Lesson 6: True positive rate, MDE, and power

A true positive result

A true positive result, often simply called a "true positive", is when we find a statistically significant effect from a treatment in an experiment, and the treatment actually does have an effect. In other words, we correctly identify a significant effect from the treatment, confirming that the treatment had a real impact.

A true positive result is when we observe a large enough mean difference between treatment and control groups to be statistically significant when the treatment truly has an effect.

However, the fact that the treatment has an effect is no guarantee that we will find a true positive result. By chance, people with large outcome values might end up in the control group, and people with low outcome values might end up in the treatment group. In such a situation, we might not find a true positive result, even though the treatment has an effect, because the treatment is canceled out by the difference between the groups caused by the random treatment assignment.

Thanks to the random assignment of users to treatment and control, probability theory lets us quantify how likely it is with any level of random imbalance between the groups; this is precisely what statistical tests do.
Valid statistical tests quantify the variability of the test statistic under the hypothesis of no treatment effect, which can be used to bound the rate at which we get true positive results for certain hypothetical effects.

True positive rate

We can never be certain about whether an observed result in an experiment is true or not, due to randomness. For this reason, statistical tests are derived to limit the rate of finding the wrong result across many experiments.

A good property for a statistical test to have is a high true positive rate. The true positive rate is the rate at which the test correctly identifies a significant effect when there is a true effect from the treatment.

For example, if we run 100 experiments where the treatment truly affects the outcome metric, and we find that 80 of these experiments show a significant effect, the proportion of experiments where we correctly find a significant effect (80/100=80%) is the true positive rate of this test.

Having a high true positive rate means that the false negative result rate is low, which is good because it means that we are not missing true effects.

The minimum detectable effect (MDE)

How large the true positive rate is depends on several things, including the false positive rate. Importantly, the true positive rate depends on the size of the unknown but true treatment effect.

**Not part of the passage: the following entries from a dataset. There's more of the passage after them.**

[src/hw/rtl/glsf_pkg.sv]
// Shared types and constants for the group label size filter and relabeller.
`timescale 1ns / 1ps
package glsf_pkg;

  localparam int MAX_POINTS = 16384;
  localparam int PT_AW      = $clog2(MAX_POINTS);
  localparam int PL_W       = PT_AW + 1;
  localparam int MAX_GROUPS = 1024;
  localparam int GRP_AW     = $clog2(MAX_GROUPS);
  localparam int GRP_CW     = GRP_AW + 1;
  localparam int LABEL_W    = 32;
  localparam int CNT_W      = 15;
  localparam logic [CNT_W-1:0] COUNT_MAX = {CNT_W{1'b1}};

  localparam int IN_DATA_W  = 48;
  localparam int OUT_DATA_W = 96;

  localparam logic [1:0] OP_LOAD  = 2'd0;
  localparam logic [1:0] OP_QUERY = 2'd1;
  localparam logic [1:0] OP_CLEAR = 2'd2;

  localparam logic CFG_MERGE     = 1'b0;
  localparam logic CFG_THRESHOLD = 1'b1;

  typedef enum logic [3:0] {
    ST_CLR, ST_IDLE, ST_LD_A, ST_LD_B, ST_SCAN, ST_SCAN_END,
    ST_MAP, ST_MAP_END, ST_EMIT_S, ST_Q_A, ST_Q_B, ST_EMIT_Q
  } state_t;

  typedef struct packed {
    logic capture;
    logic run_clear;
    logic clr_wr;
    logic ld_a;
    logic ld_b;
    logic renum_init;
    logic scan_rd;
    logic sweep_clr;
    logic map_rd;
    logic q_a;
    logic q_b;
    logic emit_q;
    logic emit_s;
  } cmd_t;

  typedef struct packed {
    logic [1:0] in_op;
    logic       run_end;
    logic       sweep_last;
    logic       bad_idx;
    logic       out_free;
  } status_t;

endpackage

If the treatment effect is huge relative to the variability of the outcome metric, the true positive rate will be high. If the treatment effect is tiny (but not zero), the true positive rate will be low.

To derive statistical tests with bounded true positive rates, we use the concept of the Minimum Detectable Effect (MDE). The MDE is the smallest effect size that we want to be able to detect in an experiment with a certain true positive rate.
In other words, if there is a true effect of MDE, we want to be able to bound the true positive rate higher than a certain rate.

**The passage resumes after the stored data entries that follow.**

<file path="src/sv/aob_pkg.sv">
package aob_pkg;
  localparam int unsigned ChanW  = 8;
  localparam int unsigned PixW   = 4 * ChanW;
  localparam int unsigned WgtW   = 2 * ChanW;
  localparam int unsigned NumW   = 3 * ChanW;
  localparam int unsigned NumCh  = 3;
  localparam int unsigned QStages = ChanW;
  localparam int unsigned Latency = QStages + 2;
  localparam logic [ChanW-1:0] ChanMax = '1;

  typedef logic [NumW-1:0] num_t;
  typedef logic [ChanW-1:0] chan_t;
endpackage

</file>
<file path="src/sv/alpha_over_blender.sv">
// source-over compositing of straight-alpha RGBA8 pixels (red in the top byte)
//
// input: pulse start_i with src_pixel_i and dst_pixel_i; the item is taken at
// that edge. busy_o is always low, so a new pixel pair may enter every cycle.
// output: valid_o is high for exactly one cycle with out_pixel_o; there is no
// backpressure, the receiver takes the item in that cycle.
//
// throughput is one pixel per clock.
// the first two stages form the weights and numerators (one multiply level
// each); eight more stages each retire one quotient bit of the per-channel
// division, restoring style. output alpha is floor(D/255) by a reciprocal
// trick. when both alphas are zero the pixel comes out as all zero.
//
// reset (rst_ni low, asynchronous) clears the valid bits of every stage;
// items in flight are dropped and no result appears until a new start_i.
module alpha_over_blender (
  input  logic                     clk_i,
  input  logic                     rst_ni,
  input  logic                     start_i,
  output logic                     busy_o,
  input  logic [aob_pkg::PixW-1:0] src_pixel_i,
  input  logic [aob_pkg::PixW-1:0] dst_pixel_i,
  output logic                     valid_o,
  output logic [aob_pkg::PixW-1:0] out_pixel_o
);
  import aob_pkg::*;

  // stage a: weights
  logic                vld_a_q;
  logic [WgtW-1:0]     ws_a_q, wd_a_q;
  logic [PixW-1:0]     src_a_q, dst_a_q;

  // stage b: numerators, denominator, alpha
  logic                vld_b_q, zero_b_q;
  logic [WgtW-1:0]     den_b_q;
  chan_t               alpha_b_q;
  num_t                num_b_q [NumCh];

  // quotient stages
  logic                vld_s_q  [QStages];
  logic                zero_s_q [QStages];
  logic [WgtW-1:0]     den_s_q  [QStages];
  chan_t               alpha_s_q[QStages];
  num_t                rem_s_q  [QStages][NumCh];
  chan_t               quo_s_q  [QStages][NumCh];

  logic [WgtW-1:0]     den_sum;
  logic [WgtW:0]       alpha_tmp;

  assign busy_o = 1'b0;

  always_comb begin
    den_sum   = ws_a_q + wd_a_q;
    alpha_tmp = {1'b0, den_sum} + (WgtW+1)'(1) + (WgtW+1)'(den_sum >> ChanW);
  end

  always_ff @(posedge clk_i or negedge rst_ni) begin
    if (!rst_ni) begin
      vld_a_q <= 1'b0;
      vld_b_q <= 1'b0;
      for (int k = 0; k < QStages; k++) vld_s_q[k] <= 1'b0;
    end else begin
      vld_a_q <= start_i;
      vld_b_q <= vld_a_q;
      vld_s_q[0] <= vld_b_q;
      for (int k = 1; k < QStages; k++) vld_s_q[k] <= vld_s_q[k-1];
    end
  end

  always_ff @(posedge clk_i) begin
    // as*255 is a shift and subtract
    ws_a_q  <= {src_pixel_i[ChanW-1:0], ChanW'(0)} - WgtW'(src_pixel_i[ChanW-1:0]);
    wd_a_q  <= dst_pixel_i[ChanW-1:0] * WgtW'(ChanMax - src_pixel_i[ChanW-1:0]);
    src_a_q <= src_pixel_i;
    dst_a_q <= dst_pixel_i;

    den_b_q   <= den_sum;
    zero_b_q  <= (den_sum == '0);
    alpha_b_q <= alpha_tmp[WgtW-1:ChanW];
    for (int c = 0; c < NumCh; c++) begin
      num_b_q[c] <= NumW'(src_a_q[(c+1)*ChanW +: ChanW]) * NumW'(ws_a_q)
                  + NumW'(dst_a_q[(c+1)*ChanW +: ChanW]) * NumW'(wd_a_q);
    end

    // one quotient bit per stage, msb first
    for (int k = 0; k < QStages; k++) begin
      if (k == 0) begin
        den_s_q[0]   <= den_b_q;
        zero_s_q[0]  <= zero_b_q;
        alpha_s_q[0] <= alpha_b_q;
      end else begin
        den_s_q[k]   <= den_s_q[k-1];
        zero_s_q[k]  <= zero_s_q[k-1];
        alpha_s_q[k] <= alpha_s_q[k-1];
      end
    end
    for (int c = 0; c < NumCh; c++) begin
      if (num_b_q[c] >= (NumW'(den_b_q) << (QStages-1))) begin
        rem_s_q[0][c] <= num_b_q[c] - (NumW'(den_b_q) << (QStages-1));
        quo_s_q[0][c] <= ChanW'(1);
      end else begin
        rem_s_q[0][c] <= num_b_q[c];
        quo_s_q[0][c] <= '0;
      end
      for (int k = 1; k < QStages; k++) begin
        if (rem_s_q[k-1][c] >= (NumW'(den_s_q[k-1]) << (QStages-1-k))) begin
          rem_s_q[k][c] <= rem_s_q[k-1][c] - (NumW'(den_s_q[k-1]) << (QStages-1-k));
          quo_s_q[k][c] <= {quo_s_q[k-1][c][ChanW-2:0], 1'b1};
        end else begin
          rem_s_q[k][c] <= rem_s_q[k-1][c];
          quo_s_q[k][c] <= {quo_s_q[k-1][c][ChanW-2:0], 1'b0};
        end
      end
    end
  end

  assign valid_o = vld_s_q[QStages-1];
  assign out_pixel_o = zero_s_q[QStages-1] ? '0 :
      {quo_s_q[QStages-1][2], quo_s_q[QStages-1][1], quo_s_q[QStages-1][0],
       alpha_s_q[QStages-1]};

  a_no_busy: assert property (@(posedge clk_i) disable iff (!rst_ni) !busy_o)
    else $error("busy raised");

  a_latency: assert property (@(posedge clk_i) disable iff (!rst_ni)
    start_i |-> ##(Latency) valid_o)
    else $error("result missing after start");

  a_zero_alpha: assert property (@(posedge clk_i) disable iff (!rst_ni)
    valid_o && (out_pixel_o[ChanW-1:0] == '0) |-> (out_pixel_o == '0))
    else $error("transparent result with color");

  a_rem_bound: assert property (@(posedge clk_i) disable iff (!rst_ni)
    valid_o && !zero_s_q[QStages-1] |->
      (rem_s_q[QStages-1][0] < NumW'(den_s_q[QStages-1])))
    else $error("division remainder out of range");
endmodule
</file>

Power (the intended true positive rate)

Power is a parameter that statistical tests have that corresponds to the lower bound on the true positive rate.
We say that a statistical test is powered for a certain effect (MDE) if the true positive rate over repeated experiments (with a true effect of MDE) is higher than or equal to a desired level of power.
In other words, by using powered statistical tests, we can bound the proportion of experiments where there is a true effect that we fail to detect to 1-power. The value 1-power is called the false negative rate and is often represented by beta.

At this point, you might be wondering why we cannot simply set power to 100% to find all true positive results. The reason is that this would require an infinitely large sample. The relation here is: the larger the sample size the smaller the standard error of the mean difference, and therefore the higher our ability to detect small effects.

Risk management in experimentation is about balancing the risk of false positives and chance for true positives against the sample size required to achieve these risk bounds. Learn more about sample size and how to calculate the required sample size for your experiment in the Sample size calculation - level I course.

For a fixed alpha, the higher power we want, the larger the sample size we need.
We can increase alpha to reduce the required sample size for a given level of power and MDE, but this increases the false positive rate if in fact the treatment doesn't have an effect.

For a fixed alpha and power, we can increase the MDE, but this means that we can only find larger effects, and we might miss smaller effects even if they are practically important.

Notes for Nerds

Sometimes the advice is given to "not trust underpowered experiments". This is because significant treatment effects observed in underpowered experiments are by construction over-estimated. See for example this paper for details.

However, this advice shouldn't be given without reference to the MDE for which the experiment is powered, especially in relation to the true effect. What really matters is the true positive rate, which is a function of the true effect. If the experiment is underpowered for a very small MDE, but the true effect is very large, the true positive rate might be high even when the experiment is underpowered according to its MDE.

The bottom line is that the power is always in relation to a hypothetical effect (MDE). The true effect can be anything, and thus the actual true positive rate can be much larger or smaller than the intended power, even if our sample size is sufficiently large to power the experiment for the MDE we have decided.